Rwanda, DR Congo, and the Western media machine

The modern history of Africa’s Great Lakes is not only about war — it is about the battle over who controls the narrative. In the post-genocide era, Rwanda’s struggle is not solely against armed militias, but against the version of events written about it.
A friend of mine abroad, enamored with all things Western, once told me Rwanda could never match countries where “the press is free and professional.” In his view, Western media set the gold standard for truth, while Rwanda’s government supposedly “controls” information.
My answer was straightforward: that is a narrow view of how the world works. Western media, much like the religions spread during colonialism, often serve the interests of the powerful. Their “moral compass” shifts to fit those interests — condemning some atrocities as unforgivable while enabling or excusing others when politically convenient.
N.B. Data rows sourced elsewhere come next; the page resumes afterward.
Source: an optimization exercise on an open RTL-to-GDS flow (aim: small area). Production flows keep margins and buffers that such runs may drop.
Only simulation tests tie the RTL to the original design; equivalence was not proved.
Power is estimated from default activity; no workload was simulated.

Design mc32_core, start of the top module:
module mc32_core (
  input  wire        clk,
  input  wire        rst,           
  input  wire [31:0] prog_len,      
  output wire [31:0] imem_addr,
  input  wire [63:0] imem_rdata,
  output wire [9:0]  dmem_addr,
  output wire        dmem_we,
  output wire [31:0] dmem_wdata,
  input  wire [31:0] dmem_rdata,
  input  wire        in_valid,
  input  wire        in_eof,
  input  wire [7:0]  in_data,
  output wire        in_ready,
  output wire        out_valid,
  output wire [7:0]  out_data,
  output wire        halted,
  output wire        faulted,
  output wire [2:0]  fault_code,
  output wire [31:0] exit_code
);
  localparam NREG  = 13;
  localparam DEPTH = 16;
  localparam [2:0] F_STACK    = 3'd1;
  localparam [2:0] F_RANGE    = 3'd2;
  localparam [2:0] F_ILLEGAL  = 3'd3;
  localparam [2:0] F_FETCH    = 3'd4;
  localparam [2:0] F_CALL     = 3'd5;
  localparam [2:0] F_RET      = 3'd6;
  localparam [2:0] F_PUTBACK  = 3'd7;
  localparam [7:0] OP_MOV  = 8'h01, OP_ADD = 8'h02, OP_SUB = 8'h03, OP_AND = 8'h04,
                   OP_ORR  = 8'h05, OP_EOR = 8'h06, OP_MVN = 8'h07, OP_LSL = 8'h08,
                   OP_LSR  = 8'h09, OP_CMP = 8'h0A, OP_STR = 8'h0B, OP_LDR = 8'h0C,
                   OP_B    = 8'h10, OP_BEQ = 8'h11, OP_BNE = 8'h12, OP_BLT = 8'h13,
                   OP_BGT  = 8'h14, OP_BL  = 8'h15, OP_RET = 8'h16, OP_HALT = 8'h20;
  ...
Size in the first run: about 2200 cells after synthesis, about 1100 flip-flops, ~260 I/O pins, roughly 31000 sq um of cells after synthesis.
Settings: LEC_CHECK=0, ABC_AREA=0, CAP_MARGIN=20, CORE_MARGIN=2, CORE_UTILIZATION=55, PLACE_DENSITY=0.72, SLEW_MARGIN=20; clock period 10.0 ns.
standard.sh (not shown) runs the stock make flow with config.mk's settings and CLKGATE_MAP_FILE= SYNTH_SCRIPT=/design/flow/synth_recipe.tcl, a recipe that flattens the netlist after the stock synthesis.
==> flow/flow/run.sh <==
#!/bin/bash
# The standard layout (the standard.sh, standard synthesis unchanged), with two knobs:
# every port still gets a buffer, but the small buf_1; and CTS without dummy loads, with
# clusters of at most 18 sinks driven by clkbuf_8.
set -euo pipefail
bash standard.sh \
  "BUFFER_PORTS_ARGS=-buffer_cell sky130_fd_sc_hd__buf_1" \
  "CTS_ARGS=-sink_clustering_enable -repair_clock_nets -dont_use_dummy_load -sink_clustering_size 18 -sink_clustering_max_diameter 75 -buf_list sky130_fd_sc_hd__clkbuf_8" \
  finish > standard.log 2>&1
Change:
- ABC_AREA: 0 -> 1
The changed run produced a clean layout; critical path depth rose by 7; worst setup slack gains 1100 ps; final area rose by 2.4%; count of clock-buffer cells in the layout rose by 1; global-route usage rose by 2.6 points; worst hold slack gains 11 ps; first-iteration DRC count rose by about 12%; sequential share of layout area fell by 1.6 points; wire length rose by 14%.
Change:
==> flow/flow/run.sh (replaced) <==
#!/bin/bash
# The standard layout (the standard.sh, standard synthesis unchanged), with two knobs:
# every port still gets a buffer, but the small buf_1; and CTS without dummy loads, with
# clusters of at most 32 sinks driven by clkbuf_16.
set -euo pipefail
bash standard.sh \
  "BUFFER_PORTS_ARGS=-buffer_cell sky130_fd_sc_hd__buf_1" \
  "CTS_ARGS=-sink_clustering_enable -repair_clock_nets -dont_use_dummy_load -sink_clustering_size 32 -sink_clustering_max_diameter 70 -buf_list sky130_fd_sc_hd__clkbuf_16" \
  finish > standard.log 2>&1
- ABC_AREA: 1 -> 0
Result: The new run finished clean. Setup slack got worse by 1100 ps. Die area goes down by a few percent. Final area fell slightly. Global-route usage falls by 2.7 points. Cell count decreases by about a fifth. Area after synthesis drops by a few percent.
Change:
==> flow/flow/run.sh (replaced) <==
#!/bin/bash
# The standard layout (the standard.sh, standard synthesis unchanged), with two knobs:
# every port still gets a buffer, but the small buf_1; and CTS without dummy loads, with
# clusters of at most 16 sinks driven by clkbuf_8.
set -euo pipefail
bash standard.sh \
  "BUFFER_PORTS_ARGS=-buffer_cell sky130_fd_sc_hd__buf_1" \
  "CTS_ARGS=-sink_clustering_enable -repair_clock_nets -dont_use_dummy_load -sink_clustering_size 16 -sink_clustering_max_diameter 80 -buf_list sky130_fd_sc_hd__clkbuf_8" \
  finish > standard.log 2>&1
- CORE_UTILIZATION: 55 -> 40
- PLACE_DENSITY: 0.72 -> 0.6
Outcome:
- The new run finished clean
- cell area rises by 1.1%
- global-route usage shrinks by 5.2 points
- total power is lower by 0.57%
- synthesized cell count stays the same
- critical path depth is unchanged
- worst setup slack gets worse by 90 ps
- hold slack gains 9.9 ps
- via count fell by 0.44%
- register-to-register slack is better by 130 ps


== JK ==
mc32_core, a different RTL version from the one above (not shown whole).
Size: roughly 1,100 flip-flops, roughly 260 I/O pins, roughly 0.031 mm^2 of cells after synthesis.
export LEC_CHECK = 0
export ABC_AREA = 0
export CAP_MARGIN = 20
export CORE_MARGIN = 2
export CORE_UTILIZATION = 55
export PLACE_DENSITY = 0.72
export SLEW_MARGIN = 20
create_clock -name core_clock -period 10.0 [get_ports {clk}]
==> flow/flow/run.sh <==
#!/bin/bash
# The standard layout (the standard.sh, standard synthesis unchanged), with two knobs:
# every port still gets a buffer, but the small buf_1; and CTS without dummy loads, with
# clusters of at most 16 sinks driven by clkbuf_8.
set -euo pipefail
bash standard.sh \
  "BUFFER_PORTS_ARGS=-buffer_cell sky130_fd_sc_hd__buf_1" \
  "CTS_ARGS=-sink_clustering_enable -repair_clock_nets -dont_use_dummy_load -sink_clustering_size 16 -sink_clustering_max_diameter 80 -buf_list sky130_fd_sc_hd__clkbuf_8" \
  finish > standard.log 2>&1
The following lists how MS was set up differently from JK:
Settings: CORE_UTILIZATION now 40, was 55; PLACE_DENSITY now 0.6, was 0.72.
==> flow/flow/run.sh <==
#!/bin/bash
# The standard layout (the standard.sh, standard synthesis unchanged), with two knobs:
# every port still gets a buffer, but the small buf_1; and CTS without dummy loads, with
# clusters of at most 20 sinks driven by clkbuf_8.
set -euo pipefail
bash standard.sh \
  "BUFFER_PORTS_ARGS=-buffer_cell sky130_fd_sc_hd__buf_1" \
  "CTS_ARGS=-sink_clustering_enable -repair_clock_nets -dont_use_dummy_load -sink_clustering_size 20 -sink_clustering_max_diameter 70 -buf_list sky130_fd_sc_hd__clkbuf_8" \
  finish > standard.log 2>&1
Notes after the runs:
Taking JK as the reference, in MS placed wire-length estimate after detailed placement higher; share of total power in the clock network lower; met3 routing resource usage after global routing lower. Comparing JK and MS, the lower hold slack was measured on MS. Of the two values seen for highest signal layer in the routed design, met4 was produced by MS and met5 by JK. For the clock distribution area overhead in the final layout, MS came in 0.39 points lower than JK did.


mc32_core, a different RTL version from the one above (not shown whole).
For scale: ~2400 cells after synthesis, roughly 1100 flip-flops.
Design mc32_core, start of the top module:
module mc32_core (
  input  wire        clk,
  input  wire        rst,           
  input  wire [31:0] prog_len,      
  output wire [31:0] imem_addr,
  input  wire [63:0] imem_rdata,
  output wire [9:0]  dmem_addr,
  output wire        dmem_we,
  output wire [31:0] dmem_wdata,
  input  wire [31:0] dmem_rdata,
  input  wire        in_valid,
  input  wire        in_eof,
  input  wire [7:0]  in_data,
  output wire        in_ready,
  output wire        out_valid,
  output wire [7:0]  out_data,
  output wire        halted,
  output wire        faulted,
  output wire [2:0]  fault_code,
  output wire [31:0] exit_code
);
make LEC_CHECK=0 CAP_MARGIN=20 CORE_MARGIN=2 CORE_UTILIZATION=40 PLACE_DENSITY=0.6 SLEW_MARGIN=20 finish   # period 10.0 ns
run.sh (not shown) runs the stock make flow with config.mk's settings and CLKGATE_MAP_FILE= SYNTH_SCRIPT=/design/flow/synth_recipe.tcl, a recipe that flattens the netlist after the stock synthesis.
Stock flow here: none of the scripts above is used.
Then changed:
- ABC_AREA: not set -> 1
- CORE_UTILIZATION: 40 -> 60
- CTS_BUF_LIST: not set -> sky130_fd_sc_hd__clkbuf_2 sky130_fd_sc_hd__clkbuf_4 sky130_fd_sc_hd__clkbuf_8
- PLACE_DENSITY: 0.6 -> 0.75
Result: Via count climbs by 17%; critical path depth goes up by 11; wire length grows by 3.2%; design area fell by 2.5%; core utilization goes up by 23 points; fmax grows by 3.3%; die area drops by 33%.


Setup of rev 12:
Starting RTL as in the previous note.
clock: 10.0 ns
lec_check: 0
abc_area: 1
cap_margin: 20
core_margin: 2
core_utilization: 40
place_density: 0.6
slew_margin: 20
standard.sh (not shown) runs the stock make flow with config.mk's settings and CLKGATE_MAP_FILE= SYNTH_SCRIPT=/design/flow/synth_recipe.tcl, a recipe that flattens the netlist after the stock synthesis.
==> flow/flow/run.sh <==
#!/bin/bash
# The standard layout (the standard.sh, standard synthesis unchanged), with two knobs:
# every port still gets a buffer, but the small buf_1; and CTS without dummy loads.
set -euo pipefail
bash standard.sh \
  "BUFFER_PORTS_ARGS=-buffer_cell sky130_fd_sc_hd__buf_1" \
  "CTS_ARGS=-sink_clustering_enable -repair_clock_nets -dont_use_dummy_load -sink_clustering_size 20 -sink_clustering_max_diameter 100 -buf_list sky130_fd_sc_hd__clkbuf_8" \
  finish > standard.log 2>&1
Having completed the whole flow, rev 12 delivered a layout that passed the timing, DRC and antenna checks.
In 1994, during the Genocide against the Tutsi, Western powers not only failed to act, but allowed — even facilitated — the génocidaires to regroup in Zaire (now DR Congo). These forces were propped up with millions of dollars in so-called humanitarian aid, much of it ending up in the hands of the perpetrators themselves. Rwanda’s pleas to dismantle these groups went unheard. Cross-border attacks forced Kigali into action, sparking the First Congo War. Yet the prevailing Western narrative was not about Rwanda’s right to defend itself, but that it had “invaded” Zaire.
This is how the media–NGO nexus works: align with certain interests, fix the narrative, and filter Africa’s stories through a lens that protects those interests. For the Great Lakes, that meant casting Rwanda not as a recovering nation determined to escape permanent dependency, but as the “villain” of the region.
The pattern has persisted for three decades. Rwanda’s post-genocide transformation — from a country declared “clinically dead” in 1994 to a continental leader — is often downplayed or distorted. Western reporting prefers to dwell on the “iron hand” of its leadership, ignoring its stability, absence of electoral violence, and the context behind its political results. Armed groups such as Paul Rusesabagina’s FLN or Victoire Ingabire’s FDLR are romanticized as pro-democracy forces, despite their terrorist records.
Meanwhile, in eastern DR Congo, hundreds of thousands of Congolese Banyarwanda have lived as refugees since the genocidal forces crossed into Zaire. The UN’s largest peacekeeping mission — deployed since 1999 at enormous cost — has not brought peace. It has overseen the proliferation of armed groups from four to over 250 by 2022. When targeted communities armed themselves in self-defense, the global conversation reduced the conflict to one accusation: Rwanda must be behind it.
Recent headlines have reached new extremes. Rwanda, we are told, is in DR Congo “for the minerals” — as if a nation investing heavily in governance, security, and foreign partnerships would jeopardize it all for the meager returns of mineral smuggling. This theory survives because it is repeated, not because it is tested against facts.
The double standards are striking. Reuters recently claimed AFC/M23 rebels “slaughtered more than 300 people,” citing only a single UN human rights staffer based in Kinshasa, 2,600 kilometers away from the alleged massacre site. Geneva amplified the accusation and, predictably, pointed a finger at Rwanda. This fits a well-worn pattern: suspicion of Rwanda rooted less in evidence than in entrenched bias.
The timing is telling. A fresh peace deal — signed in Washington with backing from the Trump administration — and direct Kinshasa–AFC/M23 talks supported by Qatar offer real potential for progress. But those excluded from the process would rather see it collapse. Undermining Rwanda is part of that agenda.
The lesson is stark: in the case of Rwanda and DR Congo, much of what passes for “news” in the West is less about truth than about manufacturing consent for policies that keep Africa divided, dependent, and weak. Until that cycle is broken, the same people will remain victims — and the same voices will keep telling their story.
The author is a veteran journalist with deep expertise on the Great Lakes Region.